The odds are nearly even: 53.3% of the time August corn yields were too high, and 46.7% too low. For soybeans, the historical split is similarly tight, with outliers tied to drought years like 2012 and 2003, or unexpectedly favorable seasons like 2005.
Weather in 2025 supports strong production
This season's weather has favored crops. July brought above-average rainfall across key Midwest states - nearly 35% above normal - combined with slightly warmer temperatures. USDA models suggest average corn yields of 191 bpa or more could be achieved if conditions hold. For soybeans, August weather is critical. Current data indicate nationwide yields near 53.4 bpa, essentially in line with USDA's outlook.
That leaves little room for weather bulls, who may soon pivot to promoting early freeze risks in a bid to spark price rallies.
Demand must do the heavy lifting
If supply remains robust, any bullish catalyst must come from demand growth.
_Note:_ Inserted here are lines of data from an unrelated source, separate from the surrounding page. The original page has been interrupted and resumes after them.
[src/rtl/ps2_key_sequencer.sv]
// rtl/ps2_key_sequencer.sv - PS/2 scan-code sequencer feeding a small ASCII character FIFO
module ps2_key_sequencer #(
    parameter int FIFO_DEPTH     = 4,
    parameter int PREFIX_TIMEOUT = 1000000
) (
    input logic                  clk,
    input logic                  reset,
    ps2_key_sequencer_if.slave   bus
);
    localparam int AW = $clog2(FIFO_DEPTH);
    localparam int CW = AW + 1;
    localparam int TW = $clog2(PREFIX_TIMEOUT + 1);

    typedef enum logic [2:0] {S_IDLE, S_BRK, S_EXT, S_EXT_BRK, S_LOOKUP} state_t;

    state_t          state_q, state_d;
    logic [7:0]      sc_q, sc_d;
    logic            shl_q, shl_d, shr_q, shr_d;
    logic            caps_q, caps_d, held_q, held_d;
    logic [TW-1:0]   tmo_q, tmo_d;
    logic [AW-1:0]   rd_ptr_q, wr_ptr_q;
    logic [CW-1:0]   count_q, count_d;
    logic            ovf_q;
    logic [7:0]      mem_q [FIFO_DEPTH];

    logic            push, pop, full, accept;
    logic [7:0]      push_data;

    function automatic logic is_ignored(input logic [7:0] b);
        return (b == 8'h00) || (b == 8'hAA) || (b == 8'hFA) || (b == 8'hFE) ||
               (b == 8'hFF) || (b == 8'hE1) || (b == 8'h11) || (b == 8'h14);
    endfunction

    always_comb begin
        state_d   = state_q;
        sc_d      = sc_q;
        shl_d     = shl_q;
        shr_d     = shr_q;
        caps_d    = caps_q;
        held_d    = held_q;
        tmo_d     = '0;
        push      = 1'b0;
        push_data = 8'h00;
        case (state_q)
            S_IDLE: begin
                if (bus.rx_valid) begin
                    if (bus.rx_data == 8'hF0)      state_d = S_BRK;
                    else if (bus.rx_data == 8'hE0) state_d = S_EXT;
                    else if (bus.rx_data == 8'h12) shl_d = 1'b1;
                    else if (bus.rx_data == 8'h59) shr_d = 1'b1;
                    else if (bus.rx_data == 8'h58) begin
                        // Typematic repeats of capslock must not re-toggle
                        if (!held_q) begin
                            caps_d = ~caps_q;
                            held_d = 1'b1;
                        end
                    end else if (bus.rx_data == 8'h5A) begin
                        push      = 1'b1;
                        push_data = 8'h0D;
                    end else if (!is_ignored(bus.rx_data)) begin
                        sc_d    = bus.rx_data;
                        state_d = S_LOOKUP;
                    end
                end
            end
            S_BRK, S_EXT, S_EXT_BRK: begin
                if (bus.rx_valid) begin
                    state_d = S_IDLE;
                    if (state_q == S_BRK) begin
                        if (bus.rx_data == 8'h12) shl_d = 1'b0;
                        if (bus.rx_data == 8'h59) shr_d = 1'b0;
                        if (bus.rx_data == 8'h58) held_d = 1'b0;
                    end else if (state_q == S_EXT) begin
                        if (bus.rx_data == 8'hF0) state_d = S_EXT_BRK;
                        if (bus.rx_data == 8'h71) begin
                            push      = 1'b1;
                            push_data = 8'h7F;
                        end
                    end
                end else if (tmo_q == TW'(PREFIX_TIMEOUT - 1)) begin
                    state_d = S_IDLE;
                end else begin
                    tmo_d = tmo_q + TW'(1);
                end
            end
            S_LOOKUP: begin
                push      = 1'b1;
                push_data = bus.ascii;
                state_d   = S_IDLE;
            end
            default: state_d = S_IDLE;
        endcase
    end

    assign full   = (count_q == CW'(FIFO_DEPTH));
    assign pop    = bus.char_ready && (count_q != '0);
    assign accept = push && (!full || pop);

    always_comb begin
        count_d = count_q;
        if (accept && !pop)      count_d = count_q + CW'(1);
        else if (!accept && pop) count_d = count_q - CW'(1);
    end

    always_ff @(posedge clk) begin
        if (reset) begin
            state_q  <= S_IDLE;
            sc_q     <= 8'h00;
            shl_q    <= 1'b0;
            shr_q    <= 1'b0;
            caps_q   <= 1'b0;
            held_q   <= 1'b0;
            tmo_q    <= '0;
            rd_ptr_q <= '0;
            wr_ptr_q <= '0;
            count_q  <= '0;
            ovf_q    <= 1'b0;
        end else begin
            state_q  <= state_d;
            sc_q     <= sc_d;
            shl_q    <= shl_d;
            shr_q    <= shr_d;
            caps_q   <= caps_d;
            held_q   <= held_d;
            tmo_q    <= tmo_d;
            count_q  <= count_d;
            ovf_q    <= push && full && !pop;
            if (accept) wr_ptr_q <= wr_ptr_q + AW'(1);
            if (pop)    rd_ptr_q <= rd_ptr_q + AW'(1);
        end
    end

    always_ff @(posedge clk) begin
        if (accept) mem_q[wr_ptr_q] <= push_data;
    end

    assign bus.sc         = sc_q;
    assign bus.shift      = shl_q | shr_q;
    assign bus.capslock   = caps_q;
    assign bus.char_valid = (count_q != '0);
    assign bus.char_data  = (count_q != '0) ? mem_q[rd_ptr_q] : 8'h00;
    assign bus.overflow   = ovf_q;
    assign bus.fifo_count = count_q;
endmodule
--- src/rtl/magic_commit_buffer.sv ---
// magic_commit_buffer: in-order commit buffer feeding the magic register file write port.
module magic_commit_buffer #(
    parameter int DEPTH = 8,
    parameter int TAG_W = $clog2(DEPTH)
) (
    input  logic                 clk,
    input  logic                 rst,
    magic_commit_buffer_if.slave bus
);
    typedef logic [TAG_W:0] ptr_t;

    ptr_t             head_q, head_d, tail_q, tail_d;
    logic [DEPTH-1:0] valid_q, valid_d, done_q, done_d;
    logic [4:0]       rd_q   [DEPTH];
    logic [31:0]      data_q [DEPTH];
    logic [TAG_W-1:0] head_idx, tail_idx;
    logic             full, dispatch_fire, cdb_fire, commit;

    assign head_idx = head_q[TAG_W-1:0];
    assign tail_idx = tail_q[TAG_W-1:0];
    assign full     = (head_idx == tail_idx) && (head_q[TAG_W] != tail_q[TAG_W]);

    // Reset also gates commit so the write port is quiet while rst is high.
    assign dispatch_fire = bus.dispatch_valid && !full && !bus.flush;
    assign cdb_fire      = bus.cdb_valid && valid_q[bus.cdb_tag] && !done_q[bus.cdb_tag] && !bus.flush;
    assign commit        = valid_q[head_idx] && done_q[head_idx] && !bus.flush && !rst;

    assign bus.dispatch_ready = !full;
    assign bus.dispatch_tag   = tail_idx;
    assign bus.count          = tail_q - head_q;
    assign bus.rd_we          = commit && (rd_q[head_idx] != 5'd0);
    assign bus.rd_addr        = commit ? rd_q[head_idx] : 5'd0;
    assign bus.rd_wdata       = commit ? data_q[head_idx] : 32'd0;

    always_comb begin
        valid_d = valid_q;
        done_d  = done_q;
        head_d  = head_q;
        tail_d  = tail_q;
        if (dispatch_fire) begin
            valid_d[tail_idx] = 1'b1;
            done_d[tail_idx]  = 1'b0;
            tail_d            = tail_q + ptr_t'(1);
        end
        if (cdb_fire)
            done_d[bus.cdb_tag] = 1'b1;
        if (commit) begin
            valid_d[head_idx] = 1'b0;
            done_d[head_idx]  = 1'b0;
            head_d            = head_q + ptr_t'(1);
        end
        if (bus.flush) begin
            valid_d = '0;
            done_d  = '0;
            head_d  = '0;
            tail_d  = '0;
        end
    end

    always_ff @(posedge clk) begin
        if (rst) begin
            head_q  <= '0;
            tail_q  <= '0;
            valid_q <= '0;
            done_q  <= '0;
        end else begin
            head_q  <= head_d;
            tail_q  <= tail_d;
            valid_q <= valid_d;
            done_q  <= done_d;
        end
    end

    always_ff @(posedge clk) begin
        if (dispatch_fire)
            rd_q[tail_idx] <= bus.dispatch_rd_addr;
        if (cdb_fire)
            data_q[bus.cdb_tag] <= bus.cdb_data;
    end

    always_ff @(posedge clk) begin
        if (!rst) begin
            assert (bus.count <= (TAG_W+1)'(DEPTH));
            assert (!(dispatch_fire && full));
            assert (!bus.rd_we || bus.rd_addr != 5'd0);
        end
    end
endmodule

--- src/flat_wrapper.sv ---
// flat-port wrapper written by rule: the top's interface ports become plain ports
module magic_commit_buffer_flat 
#(
    parameter int DEPTH = 8,
    parameter int TAG_W = $clog2(DEPTH)
)
  (clk, rst, bus_flush, bus_dispatch_valid, bus_dispatch_rd_addr, bus_cdb_valid, bus_cdb_tag, bus_cdb_data, bus_dispatch_ready, bus_dispatch_tag, bus_rd_we, bus_rd_addr, bus_rd_wdata, bus_count);
  magic_commit_buffer_if #(.TAG_W(TAG_W)) bus_i ();
  input  logic clk;
  input  logic rst;
  input wire logic [$bits(bus_i.flush)-1:0] bus_flush;
  input wire logic [$bits(bus_i.dispatch_valid)-1:0] bus_dispatch_valid;
  input wire logic [$bits(bus_i.dispatch_rd_addr)-1:0] bus_dispatch_rd_addr;
  input wire logic [$bits(bus_i.cdb_valid)-1:0] bus_cdb_valid;
  input wire logic [$bits(bus_i.cdb_tag)-1:0] bus_cdb_tag;
  input wire logic [$bits(bus_i.cdb_data)-1:0] bus_cdb_data;
  output wire logic [$bits(bus_i.dispatch_ready)-1:0] bus_dispatch_ready;
  output wire logic [$bits(bus_i.dispatch_tag)-1:0] bus_dispatch_tag;
  output wire logic [$bits(bus_i.rd_we)-1:0] bus_rd_we;
  output wire logic [$bits(bus_i.rd_addr)-1:0] bus_rd_addr;
  output wire logic [$bits(bus_i.rd_wdata)-1:0] bus_rd_wdata;
  output wire logic [$bits(bus_i.count)-1:0] bus_count;
  assign bus_i.flush = bus_flush;
  assign bus_i.dispatch_valid = bus_dispatch_valid;
  assign bus_i.dispatch_rd_addr = bus_dispatch_rd_addr;
  assign bus_i.cdb_valid = bus_cdb_valid;
  assign bus_i.cdb_tag = bus_cdb_tag;
  assign bus_i.cdb_data = bus_cdb_data;
  assign bus_dispatch_ready = bus_i.dispatch_ready;
  assign bus_dispatch_tag = bus_i.dispatch_tag;
  assign bus_rd_we = bus_i.rd_we;
  assign bus_rd_addr = bus_i.rd_addr;
  assign bus_rd_wdata = bus_i.rd_wdata;
  assign bus_count = bus_i.count;
  magic_commit_buffer #(.DEPTH(DEPTH), .TAG_W(TAG_W)) u_core (.clk(clk), .rst(rst), .bus(bus_i));
endmodule
--- config.mk ---
export PLATFORM = sky130hd
export DESIGN_NAME = magic_commit_buffer_flat
export DESIGN_NICKNAME = d
export VERILOG_FILES = /design/src/rtl/magic_commit_buffer_if.sv /design/src/rtl/magic_commit_buffer.sv /design/src/flat_wrapper.sv
export SDC_FILE = /design/constraint.sdc
export NUM_CORES = 1
export LEC_CHECK = 0
export CAP_MARGIN = 10
export CORE_MARGIN = 4
export CORE_UTILIZATION = 40
export CTS_CLUSTER_DIAMETER = 50
export DETAILED_ROUTE_END_ITERATION = 10
export GPL_ROUTABILITY_DRIVEN = 0
export PLACE_DENSITY_LB_ADDON = 0.2
export SLEW_MARGIN = 40
export SYNTH_ARGS = -nofsm -noshare
export SYNTH_HDL_FRONTEND = slang
export SYNTH_SLANG_ARGS = --single-unit
export TNS_END_PERCENT = 5
--- constraint.sdc ---
create_clock -name clk -period 4.62 [get_ports clk]
set_clock_uncertainty 0.15 [all_clocks]
set_input_delay 0.693 -clock clk [delete_from_list [all_inputs] [get_ports clk]]
set_output_delay 0.693 -clock clk [all_outputs]
set_load 0.05 [all_outputs]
Exports, ethanol output, and livestock feed consumption are the key drivers. While imports typically play a minor role, stocks carried over from prior years account for just 7% of supplies, limiting their market impact.
The real wildcard is global demand. If U.S. exports accelerate, particularly to markets facing their own production shortfalls, or if ethanol plants and livestock feeders step up usage, the grain market's balance sheet could tighten. Without that, the SS Grain Market risks capsizing under the weight of record production.
For now, producers and marketers must navigate a market where supplies look abundant, and demand has yet to prove it can offset the pressure.